Imagine a 922 in a cabinet, linked via hardware (USB or Cat5 crossover) to a 722k. You only interact with the 922; browsing the guide, setting timers, or even watching live TV (which I don't do anymore). When you create a timer, instead of blocking it's own tuner, the 922 instructs the 722 to record the program. It effectively doubles the number of tuners available to the 922; 4 OTA and 4 SAT. When you tell the 922 that you want to watch a recording, the 922 requests the stream from the 722k, buffering a la TiVo, and then rendering via the 922's video chip. The 722 also offers the flexibility of having dual HD outputs, having a complete high-def render system with "nothing to do" most of the time, since it only takes it's instructions from the 922 above.
You could extend this system by putting a piece of firmware on a 211 or a 612 in a remote location inside the house; it'd be just like the 211 was requesting a VOD event from the Customer Service/VOD application, but instead of going out to broadband, it gets served from the 722k disk via the 922's catalog in the living room (or head end, or coat closet, whatever). Honestly, I think that a little servlet is all that it'd take to make the 722k/211 interact in this way, and I don't know why Dish doesn't have that working right now. The 622 and 722 don't have the horsepower for it, but I bet the 612 and 722k
do have it.
I've looked at a couple of UPnP server applications for PC, and I've seen shots of things like the Netflix interface on TiVo and Samsung BD-Live players, and it's not that different from the PPV browsing application that my 722 "downloads" from the satellite. It shouldn't be that hard to implement, though handshaking between the two receivers may be hard to certify with the MPAA.

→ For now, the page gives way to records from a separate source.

## src/rtl/cart_bank_pkg.sv

```systemverilog
package cart_bank_pkg;

    localparam int ROM_OFS_BITS = 14;
    localparam int RAM_OFS_BITS = 13;

    typedef struct packed {
        logic       ram_en;
        logic [4:0] lo;
        logic [1:0] hi;
        logic       mode;
    } bank_ctl_t;

    localparam bank_ctl_t CTL_RESET = '{ram_en: 1'b0, lo: 5'd1, hi: 2'd0, mode: 1'b0};

    typedef enum logic [1:0] {
        REG_ENABLE = 2'd0,
        REG_LOW    = 2'd1,
        REG_HIGH   = 2'd2,
        REG_MODE   = 2'd3
    } reg_sel_e;

    typedef enum logic [1:0] {
        WIN_ROM_LO,
        WIN_ROM_HI,
        WIN_RAM,
        WIN_NONE
    } win_e;

    function automatic win_e decode_win(input logic [15:0] a);
        if (!a[15])                 return a[14] ? WIN_ROM_HI : WIN_ROM_LO;
        else if (a[15:13] == 3'b101) return WIN_RAM;
        else                        return WIN_NONE;
    endfunction

    function automatic logic [4:0] promote_low(input logic [4:0] v);
        return (v == 5'd0) ? 5'd1 : v;
    endfunction

endpackage

```

## src/rtl/cbc_ctrl_regs.sv

```systemverilog
module cbc_ctrl_regs
    import cart_bank_pkg::*;
(
    input  logic      clk,
    input  logic      rst,
    input  logic      wr_stb,
    input  reg_sel_e  sel,
    input  logic [7:0] wdata,
    output bank_ctl_t ctl
);
    always_ff @(posedge clk) begin
        if (rst) begin
            ctl <= CTL_RESET;
        end else if (wr_stb) begin
            unique case (sel)
                REG_ENABLE: ctl.ram_en <= (wdata[3:0] == 4'hA);
                REG_LOW:    ctl.lo     <= promote_low(wdata[4:0]);
                REG_HIGH:   ctl.hi     <= wdata[1:0];
                REG_MODE:   ctl.mode   <= wdata[0];
                default:    ;
            endcase
        end
    end
endmodule

```

## src/rtl/cbc_addr_map.sv

```systemverilog
module cbc_addr_map
    import cart_bank_pkg::*;
#(
    parameter int ROM_BANKS = 128,
    parameter int RAM_BANKS = 4,
    parameter int ROM_BW    = 7,
    parameter int RAM_BW    = 2
) (
    input  bank_ctl_t                          ctl,
    input  logic [15:0]                        addr,
    output logic [ROM_BW+ROM_OFS_BITS-1:0]     rom_addr,
    output logic [RAM_BW+RAM_OFS_BITS-1:0]     ram_addr
);
    localparam logic [6:0] ROM_MASK = 7'(ROM_BANKS - 1);
    localparam logic [1:0] RAM_MASK = 2'(RAM_BANKS - 1);

    logic [6:0] rom_bank_raw;
    logic [6:0] rom_bank;
    logic [1:0] ram_bank;

    always_comb begin
        if (addr[14])      rom_bank_raw = {ctl.hi, ctl.lo};
        else if (ctl.mode) rom_bank_raw = {ctl.hi, 5'd0};
        else               rom_bank_raw = 7'd0;
        rom_bank = rom_bank_raw & ROM_MASK;
        ram_bank = (ctl.mode ? ctl.hi : 2'd0) & RAM_MASK;
    end

    assign rom_addr = {rom_bank[ROM_BW-1:0], addr[ROM_OFS_BITS-1:0]};

    generate
        if (RAM_BW > 0) begin : g_ram_banked
            assign ram_addr = {ram_bank[RAM_BW-1:0], addr[RAM_OFS_BITS-1:0]};
        end else begin : g_ram_flat
            logic unused_bank;
            assign unused_bank = ^ram_bank;
            assign ram_addr    = addr[RAM_OFS_BITS-1:0];
        end
    endgenerate
endmodule

```

## src/rtl/cbc_select.sv

```systemverilog
module cbc_select
    import cart_bank_pkg::*;
(
    input  win_e win,
    input  logic rd,
    input  logic wr,
    input  logic ram_en,
    output logic rom_cs,
    output logic ram_cs,
    output logic ram_we,
    output logic rd_fill
);
    logic in_rom, in_ram;
    always_comb begin
        in_rom  = (win == WIN_ROM_LO) || (win == WIN_ROM_HI);
        in_ram  = (win == WIN_RAM);
        rom_cs  = rd && in_rom;
        ram_cs  = (rd || wr) && in_ram && ram_en;
        ram_we  = wr && in_ram && ram_en;
        rd_fill = rd && in_ram && !ram_en;
    end
endmodule

```

## src/rtl/cart_bank_ctrl.sv

```systemverilog
module cart_bank_ctrl
    import cart_bank_pkg::*;
#(
    parameter int ROM_BANKS = 128,
    parameter int RAM_BANKS = 4,
    localparam int ROM_BW = $clog2(ROM_BANKS),
    localparam int RAM_BW = (RAM_BANKS > 1) ? $clog2(RAM_BANKS) : 0,
    localparam int ROM_AW = ROM_BW + ROM_OFS_BITS,
    localparam int RAM_AW = RAM_BW + RAM_OFS_BITS
) (
    input  logic              clk,
    input  logic              rst,
    input  logic [15:0]       cpu_addr,
    input  logic [7:0]        cpu_wdata,
    input  logic              cpu_rd,
    input  logic              cpu_wr,
    output logic [ROM_AW-1:0] rom_addr,
    output logic              rom_cs,
    output logic [RAM_AW-1:0] ram_addr,
    output logic              ram_cs,
    output logic              ram_we,
    output logic              rd_fill
);
    bank_ctl_t ctl;
    win_e      win;
    logic      reg_wr;

    assign win    = decode_win(cpu_addr);
    assign reg_wr = cpu_wr && !cpu_addr[15];

    cbc_ctrl_regs u_regs (
        .clk    (clk),
        .rst    (rst),
        .wr_stb (reg_wr),
        .sel    (reg_sel_e'(cpu_addr[14:13])),
        .wdata  (cpu_wdata),
        .ctl    (ctl)
    );

    cbc_addr_map #(
        .ROM_BANKS (ROM_BANKS),
        .RAM_BANKS (RAM_BANKS),
        .ROM_BW    (ROM_BW),
        .RAM_BW    (RAM_BW)
    ) u_map (
        .ctl      (ctl),
        .addr     (cpu_addr),
        .rom_addr (rom_addr),
        .ram_addr (ram_addr)
    );

    cbc_select u_sel (
        .win     (win),
        .rd      (cpu_rd),
        .wr      (cpu_wr),
        .ram_en  (ctl.ram_en),
        .rom_cs  (rom_cs),
        .ram_cs  (ram_cs),
        .ram_we  (ram_we),
        .rd_fill (rd_fill)
    );
endmodule

```

## config.mk

```make
export PLATFORM = sky130hd
export DESIGN_NAME = cart_bank_ctrl
export DESIGN_NICKNAME = d
export VERILOG_FILES = /design/src/rtl/cart_bank_pkg.sv /design/src/rtl/cbc_ctrl_regs.sv /design/src/rtl/cbc_addr_map.sv /design/src/rtl/cbc_select.sv /design/src/rtl/cart_bank_ctrl.sv
export SDC_FILE = /design/constraint.sdc
export NUM_CORES = 1
export LEC_CHECK = 0
export ABC_CLOCK_PERIOD_IN_PS = 1000
export BUFFER_PORTS_ARGS = -buffer_cell sky130_fd_sc_hd__clkbuf_2
export CAP_MARGIN = 15
export CORE_MARGIN = 3
export CORE_UTILIZATION = 32
export DETAILED_ROUTE_END_ITERATION = 10
export PLACE_DENSITY = 0.74
export SLEW_MARGIN = 10
export SYNTH_ARGS = -nofsm -noshare
export SYNTH_HDL_FRONTEND = slang
export SYNTH_SLANG_ARGS = --single-unit
```

## constraint.sdc

```tcl
create_clock -name clk -period 1 [get_ports clk]
set_clock_uncertainty 0.1 [all_clocks]
set_input_delay 0.2 -clock clk [delete_from_list [all_inputs] [get_ports clk]]
set_output_delay 0.2 -clock clk [all_outputs]
set_load 0.02 [all_outputs]
```

---- Word level (Yosys, flattened, before mapping) ----
Cells that the tools add are included.
word-level totals
  memory bits (read-only) ................. 0
  logic and storage cells ................. 37
  input bits .............................. 28
  memory bits (writable) .................. 0
  memories ................................ 0
  register bits after elaboration ......... 9
  bits in latches ......................... 0
  output and inout port bits .............. 40
cells by class
  mux-type cells .......................... 7
  $mul .................................... 0
  div/mod/pow operators ................... 0
  shift operators ......................... 0
  bitwise gates (word level) .............. 0
  $lt $le $gt $ge ......................... 0
  eq/ne operators ......................... 7
  add/sub/neg operators ................... 0
  reductions and logical operators ........ 19
operators with widths
  operator                                        count
  2-to-1 mux 7 bit                                2
  logical AND 1 bit                               8
  AND reduction 2 bit                             4
  == test 2 bit (second input constant)           3
  zero test 5 bit                                 1
  2-to-1 mux 5 bit                                1
  == test 2 x 1 -> 1 bit (second input constant)  2
  == test 4 bit (second input constant)           1
  zero test 2 bit                                 2
  2-to-1 mux 2 bit                                2
  == test 3 bit (second input constant)           1
  zero test 1 bit                                 2
  logical OR 1 bit                                2
  2-to-1 mux 1 bit                                2

---- Longest topological paths before layout ----
  word-level depth ........................ 6
  depth in mapped cells ................... 4
  gate-level depth less buffers ........... 3

---- Cells and area by module ----
From an unflattened synthesis, not the netlist that was laid out.
unflattened totals
  cells, all modules ...................... 79
  area, all modules ....................... 696.9 um2
by module, submodules not included
  module          cells each  times used  area an instance (um2)  sequential area each (um2)
  cbc_ctrl_regs   35          1           372.9                   180.2
  cbc_addr_map    36          1           261.5                   0.0
  cbc_select      5           1           45.0                    0.0
  cart_bank_ctrl  3           1           17.5                    0.0

---- Worst setup path before layout ----
OpenSTA, ideal clock, no wires.
  kind .................................... input-to-output
  start point ............................. input port cpu_addr[14]
  end point ............................... output port rd_fill
  cell stages on the path ................. 3
  arrival ................................. 0.801 ns
  setup slack ............................. -0.101 ns
  data required time ...................... 0.700 ns
  buffers on the path ..................... 1
  cells stage by stage .................... buf_6 -> and3b_1 -> and3b_1
between the ends
  longest elaborated chain between the ends .. 6
  elaborated cells between the ends (all ways) .. 7
  those cells by class .................... eq/ne (2); mux (3); reduce/logical (2)
RTL lines
  item                               line                  source
  from (decl)                        cart_bank_ctrl.sv:13  input logic [15:0] cpu_addr,
  == test 3 bit                      cart_bank_pkg.sv:31   else if (a[15:13] == 3'b101) return WIN_RAM;
  2-to-1 mux 1 bit                   cart_bank_pkg.sv:31
  2-to-1 mux 2 bit *                 cart_bank_pkg.sv:30   if (!a[15]) return a[14] ? WIN_ROM_HI : WIN_ROM_LO;
  == test 2 bit *                    cbc_select.sv:16      in_ram = (win == WIN_RAM);
  logical AND 1 bit * (2 in series)  cbc_select.sv:20      rd_fill = rd && in_ram && !ram_en;
  to (decl)                          cart_bank_ctrl.sv:22  output logic rd_fill
Mark *: on every way between the ends. The rest lies on a longest branch, timed or not.

---- Worst setup path in the final report ----
  start point ............................. register, netlist name u_regs.ctl[8]
  end point ............................... output port rd_fill
between the ends
  longest elaborated chain between the ends .. 2
RTL lines
  item               line
  zero test 1 bit    cbc_select.sv:20
  logical AND 1 bit  cbc_select.sv:20
Every way passes these cells.

==> metrics.txt <==
layout cell share with drive strength beyond 1=roughly 70%; CP Launch Type=flop; Die Wd=53.5 um; post-route cell area=approximately 940 um^2; Die Y=53.5 um; outcome=finished with violations; P&R area growth vs syn=29.6%; CTS tree=yes; ANT cells=0; DP Wirelength=~1000 um; Hold Path Stages=2; Worst Tran Pin Value=287 ps; RSZ-0062 raised after global routing=true; fin cells=115; DR WL/cell=between 10 and 15 um; initial antenna violation count=0; Clock transition at path regs=about 60 ps; max-capacitance violation count=0; CTS Buf Count=3; Congestion Overflow GR=0; Syn Area/Cell=9.26 um^2; I/O Buffers=25; Max clock buf depth=2; Tcrit/Tclk final=124%; Synth Warn #=0; Clock Tree Root=clkbuf_4; Initial Util=35.4%; PwrDens=865 mW/mm^2; Vias=515; FF-to-FF path depth=4; Via density=4.48; Final Power=0.809 mW; minimum clock period=1240 ps; clock sinks=9; failing checks=negative setup slack; most frequent cells in the layout=clkbuf_2, buf_4, nor2_1, buf_8; register area share after synthesis=25.0%; global-route usage over all layers=11.0%; Setup violations, final=15; placed cell count=106; vias in the first global route=511; slowest library cell on the worst path=dfxtp_2; Worst Hold Slack=79.7 ps; Final #Nets=117; highest clock rate=~0.80 GHz; biggest regs=u_regs.ctl: 9 flops; slowest stage delay, CP=between 300 and 400 ps; final worst slack=-244 ps; die area=0.00286 mm^2; final wirelength=~1500 um; mapped cell area=roughly 720 um^2; leakage=approximately 0.42 nW; number of I/O pins=68; Slew Viols, Final=0; crit path kind=flop to output pin; most flop-heavy register=u_regs.ctl; syn nets=approximately 110; Final Hold Vio Count=0; Max transition margin=80.6%; hold crit path type=input pin to flop; Mapped Cells=78; # DRC=0; H-tree Lvls=1; first-pass GRT wire length=2240 um; Core Region=between 0.002 and 0.0025 mm^2; Critical Path RT=700 ps; clk_lat worst skew=250 ps; max FFs per register=9; Worst Path Max Fanout=4; DR iter-0 viols=10; CTS Hold Buffers Added=0; site row count=16; Area after DPL=699 um^2; Pre-Repair DR Iteration Count=4; Worst EP arrival=940 ps; ANT nets after route=0; FF+latch count, synth=9; Worst setup EP type=output pin; CP cell instances=and3b_2 > buf_8; VDD IR max=just under 600 uV; Placer Congestion=about 0.75; pin count of the biggest net entering global routing=8; post-synthesis cell type count=20
[power breakdown]
| group | switching (mW) | internal (mW) |
|---|---|---|
| registers | 0.00474 | 0.365 |
| logic | 0.0749 | 0.0918 |
| clock network | 0.120 | 0.153 |
| total | 0.199 | 0.610 |
[logic make-up after synthesis]
family / synth area share (%)
compound gates: 3.47
buf+inv: 31.7
flops: 25.0
mux: 11.1
simple gates: 28.8
[per-stage QoR]
step	utilization [%]	TNS (ps)	worst slack (ps)
after floorplan	-	-359	-69.1
after detailed placement	34.3	-2990	-239
final	45.8	-2150	-244
after global routing	45.8	-2780	-277
after CTS	43.6	-2360	-262
after global placement	34.3	-2710	-205
[worst max-delay path, delay by kind of cell (launching register included)]
family / cells / cell delay [ps]
buffers and inverters: 1 / 130
AND/OR/NAND/NOR: 1 / 220
flip-flops: 1 / 340
[area by class of cell]
class / count / area (um^2)
timing repair buffer: 36 / 345
multi-input combinational: 39 / 337
fill: 209 / 1110
sequential: 9 / 194
tap: 27 / 33.8
clock buffer: 4 / 26.3
[routing by layer]
metal / up-vias / part of all wire (%) / GRT usage [%]
met5: - / 0 / 0
met4: 0 / 0.75 / 7.66
met3: 4 / 10 / 3.66
met2: 28 / 47 / 15.1
met1: 228 / 42 / 14.1
li1: 255 / - / -
[Yosys cell counts (all sizes together)]
master | number | area share [%]
buf | 30 | 32
dfxtp | 9 | 25
nor2 | 9 | 4.7
mux2i | 8 | 11
and2 | 7 | 6.9
and3b | 2 | 2.4
and4bb | 2 | 3.5
nor4b | 2 | 5.4
o21a | 2 | 2.1
and3 | 1 | 0.87
nand4b | 1 | 1.2
nor2b | 1 | 0.87
nor3 | 1 | 0.69
nor4 | 1 | 0.87
nor4bb | 1 | 1.4
o211a | 1 | 1.4
[final timing paths]
check        slack [ps]             to          start
min reg2reg         380  u_regs.ctl[5]  u_regs.ctl[5]
max                -240        rd_fill  u_regs.ctl[8]
min                  80  u_regs.ctl[5]            rst
max reg2reg          30  u_regs.ctl[7]  u_regs.ctl[7]
[repair_timing]
action | 4_1_cts | 5_1_grt
endpoints found under the setup margin | 13 | 19
setup buffers | 3 | 2
pin swaps | 5 | 2
resized for setup | 41 | 16
No activity file was read; power rests on OpenSTA's default activity.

BTW, I have several of my DirecTV DVRs "MRVed" with long HDMI runs too, each supporting two HD sets, they work very well but I can say this, very very few people will bother with the trouble of such installations.
That's just a mirror, and installers do it all the time. Tedious to run, and it gets expensive if you do it via HDMI, but if you don't watch both TVs at the same time, there's nothing keeping it from working.